Re: Effective partition key for time series data, which allows range queries?

Posted by Eric Stevens <mi...@gmail.com>.
Jim's basic model is similar to how we've solved this exact kind of problem
many times.  From my own experience, I strongly recommend that you make a
`bucket` field in the partition key, and a `time` field in the cluster
key.  Make both of these of data type `timestamp`.  Then use application
logic to floor the bucket to an appropriate interval according to your
chosen bucket size.

The reason is that as your data needs grow, the one thing you can be pretty
confident in is that your assumptions about data density per partition will
turn out to be eventually wrong.  This is either because of expanding
requirements (you're adding new fields to this table), because of increased
application usage (you're being successful!), or because you didn't
anticipate a use case with different data density per bucket than you
anticipated (you're not prescient).

It's easy in application code to adjust your timestamp interval if your
keying allows for arbitrary adjustments.  Most often you're going to end up
making smaller buckets as your needs progress.  The upshot is that with a
little careful selection of bucketing strategy, partition key range
iterations are still correct if you adjust from say a 24 hour bucket to a
12 hour, 6 hour, 3 hour, 1 hour, 30 minute, 15 minute, or 1 minute bucket.
The data written under the larger bucket size still lands on a smaller
bucket interval, so you don't really even need to use complex logic in the
application to adapt to the new bucket size.  You definitely don't want to
paint yourself into a corner where you need a smaller bucket size but your
data model didn't leave room for it.

On Tue, Apr 4, 2017 at 2:59 PM Jim Ancona <ji...@anconafamily.com> wrote:

> The typical recommendation for maximum partition size is on the order of
> 100mb and/or 100,000 rows.
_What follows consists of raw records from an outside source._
===== config.mk =====
export PLATFORM = sky130hd
export DESIGN_NAME = tdps_ram
export DESIGN_NICKNAME = d
export VERILOG_FILES = /design/src/rtl/tdps_pkg.sv /design/src/rtl/tdps_ram.sv
export SDC_FILE = /design/constraint.sdc
export NUM_CORES = 1
export LEC_CHECK = 0
export BUFFER_PORTS_ARGS = -buffer_cell sky130_fd_sc_hd__buf_2
export CORE_MARGIN = 10
export CORE_UTILIZATION = 45
export CTS_CLUSTER_DIAMETER = 100
export DETAILED_ROUTE_END_ITERATION = 6
export SLEW_MARGIN = 5
export SYNTH_ARGS = -nofsm -noshare
export SYNTH_HDL_FRONTEND = slang
export SYNTH_SLANG_ARGS = --single-unit

===== constraint.sdc =====
create_clock -name i_clk -period 7.9 [get_ports i_clk]
set_input_delay 1.58 -clock i_clk [delete_from_list [all_inputs] [get_ports i_clk]]
set_output_delay 1.58 -clock i_clk [all_outputs]
set_load 0.05 [all_outputs]

===== src/rtl/tdps_pkg.sv =====
// Shared types and constants for the top-k dot product search block.
// No dependencies; every other file in rtl imports this package.
package tdps_pkg;

    localparam int DEF_MAX_DOMAINS  = 256;
    localparam int DEF_MAX_FEATURES = 64;
    localparam int DEF_MAX_TOPK     = 16;

    localparam int FEAT_W     = 16;
    localparam int PROD_W     = 32;
    localparam int SCORE_W    = 38;
    localparam int IDX_W      = 8;
    localparam int RANK_W     = 4;
    localparam int FIDX_W     = 6;
    localparam int DIDX_W     = 8;
    localparam int TOPK_REG_W = 5;
    localparam int DCNT_REG_W = 9;
    localparam int FCNT_REG_W = 7;
    localparam int APB_ADDR_W = 4;
    localparam int APB_DATA_W = 32;

    localparam logic [TOPK_REG_W-1:0] RST_TOP_K        = 5'd16;
    localparam logic [DCNT_REG_W-1:0] RST_DOMAIN_COUNT = 9'd256;
    localparam logic [FCNT_REG_W-1:0] RST_FEATURE_COUNT = 7'd64;

    localparam logic OP_LOAD  = 1'b0;
    localparam logic OP_QUERY = 1'b1;

    localparam int DRAIN_CYCLES = 3;

    typedef enum logic [1:0] {
        REG_TOP_K         = 2'd0,
        REG_DOMAIN_COUNT  = 2'd1,
        REG_FEATURE_COUNT = 2'd2
    } t_reg_idx;

    typedef enum logic [1:0] {
        ST_IDLE,
        ST_RUN,
        ST_DRAIN,
        ST_EMIT
    } t_state;

    typedef struct packed {
        logic valid;
        logic first;
        logic last;
    } t_mac_ctl;

    typedef struct packed {
        logic clear;
        logic emit;
        logic emit_last;
    } t_seq_ctl;

endpackage


===== src/rtl/tdps_ram.sv =====
// Single-port-write, single-port-read memory with registered read data.
// Depends on tdps_pkg for the word width.
module tdps_ram #(
    parameter int  DEPTH = tdps_pkg::DEF_MAX_FEATURES,
    localparam int AW    = (DEPTH > 1) ? $clog2(DEPTH) : 1
) (
    input  logic                        i_clk,
    input  logic                        i_we,
    input  logic [AW-1:0]               i_waddr,
    input  logic [tdps_pkg::FEAT_W-1:0] i_wdata,
    input  logic [AW-1:0]               i_raddr,
    output logic [tdps_pkg::FEAT_W-1:0] o_rdata
);
    import tdps_pkg::*;

    logic [FEAT_W-1:0] r_mem [DEPTH];
    logic [FEAT_W-1:0] r_rdata;

    always_ff @(posedge i_clk) begin
        if (i_we) begin
            r_mem[i_waddr] <= i_wdata;
        end
    end

    always_ff @(posedge i_clk) begin
        r_rdata <= r_mem[i_raddr];
    end

    assign o_rdata = r_rdata;

endmodule


* After elaboration in Yosys (flattened, before gate mapping)
Memories as Yosys holds them, arrays and structs flattened. A register that Yosys moved wholly into a read port is not among the register bits.
Cells that the tools add are included.
** Word-level totals
- Input bits :: 30
- Register bits :: 0
- Memory bits (writable) :: 1024
- Memories kept :: 1
** Memories
- r_mem :: depth 64, width 16, rd ports 1, clocked after Yosys merged registers in 1, wr ports 1, RTL line tdps_ram.sv:16 : logic [FEAT_W-1:0] r_mem [DEPTH];
** Operators by class
- Mux-type cells :: 2
** Operators by type and width (count)
- two-way mux 1 bit :: 2

* Logic depth before layout (Yosys ltp)
Gate-level depths: netlist of run 1.
- Word-level depth :: 2
- Gate-level depth with buffers :: 10

* Least setup slack after synthesis of run 1
No wires, ideal clock.
- Path type :: input-to-reg
- Start point :: input port i_waddr[3]
- End point :: memory r_mem[48][0] (enable)
- Path slack :: 4.285 ns
- Library setup time :: 0.409 ns
- Required time :: 7.491 ns
- Stages :: 4
- Data arrival time :: 3.206 ns
- Cell sequence :: clkbuf_1 > nor2b_1 > nand4b_1 > nor3_1
** RTL lines
- from (decl) :: RTL line tdps_ram.sv:9 : input logic [AW-1:0] i_waddr,
- to (decl) :: RTL line tdps_ram.sv:16
Straight into the memory's write port.

==> metrics.txt, run 1 <==
outcome=finished, final reports clean; critical path class=in2reg; First-pass DRT Iterations=6; sequential area share after synthesis=between 70% and 80%; DRC viols=0; clk buf depth=3; gr ovfl total=0; Critical R2R Launch=r_mem[61][0]$_DFFE_PP_; Top FF cell, synth=edfxtp_1; CTS Sinks=~1.0k; Avg Cell Area, Syn=21.9 um2; CP endpoint kind=register; hold endpoint=o_rdata[5]$_DFF_P_; CP startpoint kind=input pin; pin count of the biggest net entering global routing=94; fillers=between 6k and 7k; drt total wl=97.6 mm; hold slack final=roughly 0.91 ns; vias=between 15k and 20k; Skew-Pair Late Insertion Delay=0.66 ns; synthesized instance count=1829; Ports=46; MaxCap Viol Count=0; DR WL/cell=30.3 um; gr usage total=18.9%; Chip Width=roughly 320 um; worst clock skew=between 0.03 and 0.04 ns; routed vias/inst=between 5 and 6; Worst Path Arrival=5.00 ns; final hold violation count=0; first-pass GRT wire length=141 mm; Leak Pwr=about 14 nW; Final min period=4.48 ns; post-route ant nets=0; Syn Std Cell Area=about 40000 um2; post-synth top area cell=edfxtp_1; DR iter-0 viols=2165; Post-synth ARST share=0%; Core Region=88400 um2; ratio of final minimum period to clock period=56.7%; num rows=109; main area contributors after synthesis=edfxtp_1 77%, mux4_2 12%, mux2i_1 2.1%; actual slew at the worst max-slew pin=1.10 ns; Worst R2R Setup Slack=~5.8 ns; port bufs=between 40 and 50; vias in the first global route=19.4k; pwr dens=256 nW/um2; Clk pin slew, worst setup/hold paths=0.06 ns; post-CTS sizing=0; die area=101000 um2; Post-synth EDFFs=1024; initial antenna violation count=14; Max Freq=0.223 GHz; CTS hold repair buffers=0; final net count=approximately 2.0k; Initial Util=between 40 and 50%; routability congestion estimate from global placement=0.829; required time of the critical path=between 8 and 9 ns; Yosys reg bits=1040; share of layout cells above drive strength 1=26.6%; area grow syn2layout=12.6%; min-delay src=r_mem[17][5]$_DFFE_PP_; hold crit path type=reg2reg; WHS Path Cells=4; placed wire-length estimate=about 56 mm; max-slew violations=0; CTS tree=done; Num CTS Buffers=between 100 and 150; depth of the worst register-to-register path=4; Post-CTS Setup Inserts=0; setup TNS=0 ns; H-tree depth=3; area fraction of the dominant cell type after synthesis=between 70% and 80%; RSZ-0062 raised after global routing=false; die height=318 um; Max Fanout on Critical Path=83; syn_nets=approximately 1.9k; post-synth cell types=between 40 and 50; Setup-failing EPs final=0; VDD IR max=~0.16 mV; reg2reg end=o_rdata[0]$_DFF_P_; synth warn=0; clk root buf=clkbuf_16; relative slew slack=a little over a quarter
routing by layer:
metal	wire length, um	share of wire, %	GRT usage, %
met5	25	0.026	0
met4	2360	2.4	5.01
met3	7410	7.6	3.40
met2	45800	47	29.3
met1	42000	43	27.3
cell families (layout without fill, tap and decap cells):
| group | count (synthesis) | count (layout) | share of synthesized area (%) |
|---|---|---|---|
| compound gates | 129 | 129 | 2.41 |
| other cells | 0 | 3 | 0 |
| mux | 336 | 336 | 15.5 |
| simple gates | 220 | 220 | 2.65 |
| flops | 1040 | 1040 | 77.6 |
| buf+inv | 104 | 332 | 1.83 |
worst max-delay path, cell delays in order:
cell	delay, ns
buf_8	0.65
buf_4	0.94
mux4_2	0.62
mux2_2	0.29
a21oi_1	0.63
nor4_2	0.09
state kept, by name, indices dropped and copies added (netlist names):
register,count
o_rdata,16
r_mem,1024
worst max-delay path by stage:
stage                from                      to  depth (start not counted)
2_1_floorplan  i_waddr[3]  r_mem[48][0]$_DFFE_PP_                          4
5_1_grt        i_raddr[0]      o_rdata[7]$_DFF_P_                          6
4_1_cts        i_raddr[0]      o_rdata[7]$_DFF_P_                          6
3_5_place_dp   i_raddr[0]      o_rdata[7]$_DFF_P_                          6
6_report       i_raddr[0]      o_rdata[7]$_DFF_P_                          6
3_3_place_gp   i_raddr[0]      o_rdata[7]$_DFF_P_                          6
power breakdown:
group	switching [mW]	total [mW]	internal, mW
combinational	0.395	0.589	0.194
clock	2.05	4.84	2.79
sequential	0.0271	6.14	6.11
total	2.47	11.6	9.10
synth_stat cells (6+ instances only):
library cell / count
a311oi_1: 8
buf_2: 36
a22o_1: 6
nand4_1: 12
mux2_2: 27
a211oi_1: 8
a221o_1: 6
clkbuf_1: 24
nor2b_1: 30
nand2_1: 59
buf_6: 17
a31oi_1: 8
mux4_2: 220
nand3_1: 24
a22oi_1: 39
a21oi_1: 17
buf_4: 13
a221oi_1: 16
nor2_1: 72
mux2i_1: 85
dfxtp_1: 16
a211o_1: 8
edfxtp_1: 1024
cell usage in the layout, fill, tap and decap left out, types with 5 or more instances in the layout:
cell type  Yosys  layout
a311oi_1       8       8
a211oi_1       8       8
nor2_1        72      70
clkinv_1       0      21
a41oi_1        5       5
mux2_2        27      27
clkbuf_1      24      25
a221o_1        6       6
nor2b_1       30      26
a22o_1         6       6
a31oi_1        8       8
clkbuf_16      0     105
o21ai_0        5       5
edfxtp_1    1024    1024
dfxtp_1       16      16
a211o_1        8       8
nand2_1       59      59
and4_1         5       5
a21oi_1       17      17
mux2i_1       85      85
a221oi_1      16      16
a22oi_1       39      39
buf_4         13      91
nand3_1       24      24
clkinv_2       0      24
bufinv_16      0      10
nand4_1       12      12
buf_2         36      42
mux4_2       220     220
cell type report:
class | instances | area (um2) | area share (%)
multi-input cells | 685 | 8260 | 18.3
flip-flops and latches | 1040 | 31100 | 68.9
repair buffers | 137 | 955 | 2.12
clock buffers | 132 | 2750 | 6.09
clock inverters | 63 | 602 | 1.33
diodes | 3 | 7.51 | 0.0166
well taps | 1165 | 1460 | 3.23
per-stage QoR:
step	instance area, um2	utilization [%]	setup slack, ns	cells	total power, mW
2_1_floorplan	40000	-	4.29	1829	6.59
6_report	45100	51.0	3.42	3225	11.6
3_5_place_dp	41700	47.2	2.64	3027	6.85
5_1_grt	45100	51.0	3.15	3222	11.9
4_1_cts	45100	51.0	3.35	3222	11.7
3_3_place_gp	41700	47.2	2.65	3027	6.84
Power figures use the tool's default switching activity.
==> inputs of run 2 (changes only) <==
==> constraint.sdc (replaced) <==
create_clock -name i_clk -period 4 [get_ports i_clk]
set_input_delay 0.8 -clock i_clk [delete_from_list [all_inputs] [get_ports i_clk]]
set_output_delay 0.8 -clock i_clk [all_outputs]
set_load 0.05 [all_outputs]
==> run 2 against run 1 <==
Effect of this change: power grew 95%; clock-buffer cell count is 8 lower; design area up 0.57%; core utilization rose by 0.29 points; global-route usage down 0.16 points; critical path type unchanged; sequential share of layout area shrank 0.39 points; critical path depth unchanged; largest power group unchanged; critical endpoint unchanged; worst setup slack got worse by 2.3 ns; die area unchanged; via count shrank 0.21%.
==> metrics.txt, run 2 (synthesized netlist as in run 1, its figures left out) <==
routability congestion estimate from global placement=0.828; commonest non-fill, non-tap cell in the layout=edfxtp_1; pwr dens=498 nW/um2; Worst Path Arrival=3.38 ns; gr ovfl total=0; CTS hold repair buffers=0; final hold violation count=0; gr usage total=18.7%; routed vias/inst=5.89; setup TNS=0 ns; Critical R2R Launch=r_mem[62][1]$_DFFE_PP_; clk buf depth=3; depth of the worst register-to-register path=4; reg2reg end=o_rdata[1]$_DFF_P_; CTS tree=done; Initial Util=45.3%; num rows=109; drt total wl=approximately 96 mm; post-route ant nets=0; Final min period=approximately 2.9 ns; DR iter-0 viols=1853; port bufs=45; Clk pin slew, worst setup/hold paths=roughly 0.06 ns; Leak Pwr=14.4 nW; actual slew at the worst max-slew pin=1.17 ns; CP startpoint kind=input pin; Largest Register=r_mem; max-slew violations=0; required time of the critical path=4.52 ns; Setup-failing EPs final=0; DRC viols=0; Max Fanout on Critical Path=47; post-CTS sizing=0; most frequent cells in the layout=1024 x edfxtp_1, 220 x mux4_2, 120 x buf_4; Num CTS Buffers=103; Skew-Pair Late Insertion Delay=around 0.67 ns; vias in the first global route=~20k; initial antenna violation count=7; die area=101000 um2; max reg flops=1024; Core Region=88400 um2; DP Area=42100 um2; share of layout cells above drive strength 1=between 20% and 30%; area grow syn2layout=13.3%; placed wire-length estimate=58.7 mm; critical path class=in2reg; first-pass GRT wire length=140 mm; H-tree depth=3; VDD IR max=0.404 mV; pin count of the biggest net entering global routing=between 80 and 90; Post-CTS Setup Inserts=0; MaxCap Viol Count=0; Ports=46; worst clock skew=0.0322 ns; First-pass DRT Iterations=6; hold endpoint=r_mem[43][5]$_DFFE_PP_; CTS Sinks=1040; CP endpoint kind=register; WHS Path Cells=1; vias=19.2k; min-delay src=i_wdata[5]; final net count=2033; outcome=finished, final reports clean; ratio of final minimum period to clock period=71.7%; RSZ-0062 raised after global routing=false; die height=318 um; Max Freq=0.349 GHz; Final Core Density=51.3%; Worst R2R Setup Slack=1.85 ns; finished layout cell area=45400 um2; Chip Width=318 um; hold crit path type=in2reg; clk root buf=clkbuf_16; relative slew slack=approximately 22%; DR WL/cell=29.6 um
## run 2: cell types whose count changed in the layout (fill, tap and decap cells not counted), sizes merged
cell	change
buf	+36
diode	-1
clkinv	+5
inv	-2
bufinv	-4
clkbuf	-8
clkinvlp	+3
## run 2: final cells by class
class | instances | area [um2]
fillers | 6894 | 43000
clock buffers | 124 | 2750
multi-input cells | 685 | 8250
clock inverters | 65 | 503
diodes | 2 | 5.00
flip-flops and latches | 1040 | 31100
repair buffers | 173 | 1330
well taps | 1165 | 1460
## run 2: power breakdown
group	internal [mW]	switching [mW]	total, mW	leakage (nW)
combinational	0.414	0.775	1.19	3.47
sequential	12.1	0.0567	12.1	9.35
clock	5.27	3.99	9.26	1.59
total	17.7	4.82	22.6	14.4
## run 2: metal layers
layer / part of all wire (%) / track usage (%) / wire [um] / vias up
met5: 0.017 / 0 / 16 / -
met4: 2.2 / 4.57 / 2120 / 4
met3: 7.7 / 3.70 / 7460 / 149
met2: 48 / 29.9 / 46400 / 707
met1: 42 / 26.3 / 40300 / 10294
li1: - / - / - / 8025
## run 2: critical path: stages
cell and delay, ns:
buf_8 0.48, buf_12 0.36, mux4_1 0.62, mux2_2 0.34
a21oi_1 0.59, nor4_2 0.09
## run 2: stage by stage
step	setup WS, ns	power (mW)	hold slack (ns)	cells
2_1_floorplan	1.17	13.0	0.750	1829
3_3_place_gp	0.347	13.5	0.864	3063
3_5_place_dp	0.370	13.6	0.894	3063
4_1_cts	1.07	22.7	0.621	3252
5_1_grt	1.01	23.3	0.662	3253
6_report	1.13	22.6	0.645	3254
## run 2: worst max-delay path by stage
stage                     slack [ns]  cells after the start  startpoint                      to
after floorplan                 1.17                      4  i_waddr[3]  r_mem[48][0]$_DFFE_PP_
after global placement          0.35                      7  i_raddr[0]     o_rdata[14]$_DFF_P_
after CTS                       1.07                      7  i_raddr[0]     o_rdata[14]$_DFF_P_
final                           1.13                      6  i_raddr[0]      o_rdata[7]$_DFF_P_
after detailed placement        0.37                      7  i_raddr[0]     o_rdata[14]$_DFF_P_
after global routing            1.01                      7  i_raddr[0]     o_rdata[14]$_DFF_P_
That's not a hard limit, but you may be setting
> yourself up for issues as you approach or exceed those numbers.
>
> If you need to reduce partition size, the typical way to do this is by
> "bucketing," that is adding a synthetic column to the partition key to
> separate the data into separate buckets. In your example above, I assume
> that your current primary key is (user, timestamp), where user is the
> partition key and timestamp is the clustering key. Say that you want to
> store a maximum of a years worth of data in a partition. You would make the
> primary key be ((user, year), timestamp). The partition key is now (user,
> year) where year is the year part of the timestamp. Now if you want to
> query the data for last month, you would do:
>
> select * from data where user_id = 'foo' and year = 2017 and timestamp >=
> '<1 month ago>' and timestamp <= '<today>'
>
>
> If you wanted to get the data for the last 6 month, you'd do something
> like:
>
> select * from data where user_id = 'foo' and year in (2016, 2017) and
> timestamp >= '<6 months ago>' and timestamp <= '<today>'  (Notice that
> because the query spans two years, you have to include both years in the
> select criteria so that C* knows which partitions to query. )
>
>
> You can make the buckets smaller (e.g. weeks, days, hours instead of
> years), but of course querying multiple buckets is less efficient, so it's
> worth making your buckets as large as you can without making them too big.
>
> Hope this helps!
>
> Jim
>
>
>
>
> On Mon, Mar 27, 2017 at 8:47 PM, Ali Akhtar <al...@gmail.com> wrote:
>
> I have a use case where the data for individual users is being tracked,
> and every 15 minutes or so, the data for the past 15 minutes is inserted
> into the table.
>
> The table schema looks like:
> user id, timestamp, foo, bar, etc.
>
> Where foo, bar, etc are the items being tracked, and their values over the
> past 15 minutes.
>
> I initially planned to use the user id as the primary key of the table.
> But, I realized that this may cause really wide rows ( tracking for 24
> hours means 96 records inserted (1 for each 15 min window), over 1 year
> this means 36k records per user, over 2 years, 72k, etc).
>
> I know the  limit of wide rows is billions of records, but I've heard that
> the practical limit is much lower.
>
> So I considered using a composite primary key: (user, timestamp)
>
> If I'm correct, the above should create a new row for each user &
> timestamp logged.
>
> However, will i still be able to do range queries on the timestamp, to e.g
> return the data for the last week?
>
> E.g select * from data where user_id = 'foo' and timestamp >= '<1 month
> ago>' and timestamp <= '<today>' ?
>
>
>